We’ve covered the importance of putting something aside in a savings account more than a few times and for more than a few reasons. We’ll go over them one at a time here and hopefully you’ll be inspirted to get started and open an account today to begin building a nice, solid savings account. There are always little tips and tricks you can use to not only start saving today, but also keeping track of your savings and making sure you find the best ways to save and build your various portfolios and accounts.
You definitely want to have some emergency funds put aside to handle those unforeseen problems that always seem to pop up now and again, that’s a given. It’s also important to make sure your extra money isn’t just sitting around in a checking account when it could be earning some interest. An online savings account is also a good place you can automatically have a portion, say 10-15%, of your paycheck deducted each and every month. Don’t wait to see what’s left over after your bills are paid and the fun-money is gone; instead, get it right into your savings account before you even begin to work on your budget. There are some good resources about saving money at America Saves.
Consider your first priority in building a savings account to be having enough funds to cover yourself in case of an emergency. Initially, you want to have money set aside to handle any large repairs that come along such as some work to get your car running again or fixing or replacing a major appliance in your home. After you have this amount covered, you can begin building your balance to cover more long-term problems that you might incur. A good rule-of-thumb is to have the equivalent of three to six months salary set aside in case you lose your job or become injured and can’t work. Ideally, especially considering the uncertain times we face today, you should probably have about eight months or even a years worth of living expenses set aside to handle an extended problem.

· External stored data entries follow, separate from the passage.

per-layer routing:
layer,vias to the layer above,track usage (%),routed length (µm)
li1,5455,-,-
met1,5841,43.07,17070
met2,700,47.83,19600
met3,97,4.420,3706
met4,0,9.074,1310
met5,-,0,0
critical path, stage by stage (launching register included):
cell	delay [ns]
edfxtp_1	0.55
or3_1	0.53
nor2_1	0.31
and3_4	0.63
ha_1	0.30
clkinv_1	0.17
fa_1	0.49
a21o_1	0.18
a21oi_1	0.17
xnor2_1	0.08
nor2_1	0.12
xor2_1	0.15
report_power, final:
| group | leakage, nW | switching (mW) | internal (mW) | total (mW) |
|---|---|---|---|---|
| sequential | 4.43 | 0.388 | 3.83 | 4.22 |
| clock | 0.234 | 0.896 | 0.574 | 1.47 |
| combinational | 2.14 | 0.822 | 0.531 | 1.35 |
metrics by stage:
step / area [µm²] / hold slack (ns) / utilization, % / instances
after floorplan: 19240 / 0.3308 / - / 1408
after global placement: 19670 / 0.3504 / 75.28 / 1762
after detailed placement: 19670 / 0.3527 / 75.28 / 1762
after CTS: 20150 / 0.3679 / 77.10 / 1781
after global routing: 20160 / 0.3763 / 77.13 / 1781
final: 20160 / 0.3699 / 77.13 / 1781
What follows belongs to an exercise in optimizing a design on an open flow for small area, a short achievable clock period and few clock cycles; a production flow would make more cautious choices.
The RTL was checked by simulation tests, not by an equivalence proof against the original design.

## mips_pipeline
module mips_pipeline (
    input  wire        clk,
    input  wire        reset,
    output wire [31:0] imem_addr,
    input  wire [31:0] imem_rdata,
    output wire [31:0] dmem_addr,
    output wire [31:0] dmem_wdata,
    output wire        dmem_we,
    output wire        dmem_re,
    input  wire [31:0] dmem_rdata
);
reg  [9:0]  pc;
reg  [31:0] x_a;         
reg  [31:0] x_b;         
reg  [31:0] x_sd;        
reg  [4:0]  x_sh;        
reg  [9:0]  x_target;    
reg  [4:0]  x_dst;
reg         x_inv;
reg         x_sum, x_and, x_or, x_nor, x_slt, x_sll, x_srl;
reg         x_wr_alu, x_wr_ld, x_load, x_store, x_br;
reg  [31:0] m_res;       
reg  [31:0] m_addr;      
reg  [31:0] m_wdata;
reg  [4:0]  m_dst;
reg         m_regwrite;  
reg         m_load;      
reg         m_re, m_we;
wire [31:0] ins = imem_rdata;
wire [5:0]  op  = ins[31:26];
wire [4:0]  rs  = ins[25:21];
wire [4:0]  rt  = ins[20:16];
wire [4:0]  rd  = ins[15:11];
wire [5:0]  fn  = ins[5:0];
wire f_r    = (op == 6'h00);
wire f_radd = f_r & (fn == 6'h20);
wire f_rsub = f_r & (fn == 6'h22);
wire f_rand = f_r & (fn == 6'h24);
wire f_ror  = f_r & (fn == 6'h25);
wire f_rnor = f_r & (fn == 6'h27);
wire f_rslt = f_r & (fn == 6'h2a);
  ...
clock: 7.5 ns
lec_check: 0
cap_margin: 20
core_margin: 2
core_utilization: 40
cts_cluster_diameter: 60
cts_cluster_size: 30
setup_slack_margin: 4.6
slew_margin: 20
tns_end_percent: 20
standard.sh (not shown) runs the stock make flow with config.mk's settings and CLKGATE_MAP_FILE= SYNTH_SCRIPT=/design/flow/synth_recipe.tcl, a recipe that flattens the netlist after the stock synthesis.
==> flow/flow/run.sh <==
#!/bin/bash
# Standard layout, with the ports buffered by buf_4 cells instead of the
# default delay-cell buffers.
set -e
export BUFFER_PORTS_ARGS="-buffer_cell sky130_fd_sc_hd__buf_4"
bash standard.sh > standard.log 2>&1
Testbench counts at the start, summed over its fixed seeds: cycles 23,348.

This brings up the point about whether you should pay off your debt first or start putting money aside right away. The answer is difficult to say since it depends on your particular situation. More than likely, you should always work on getting rid of your high-interest debt first. However, it’s not a bad idea to start a savings account anyway and get into a habit of automatically putting money in every month.
After you’ve worked down the balances of your debt, you can bump up the amount you save every month. Eventually, you’ll simply make saving a part of your monthly routine and before you know it, you’ll have a nice little account to give you the piece of mind to know you can cover yourself and your family when the money is needed.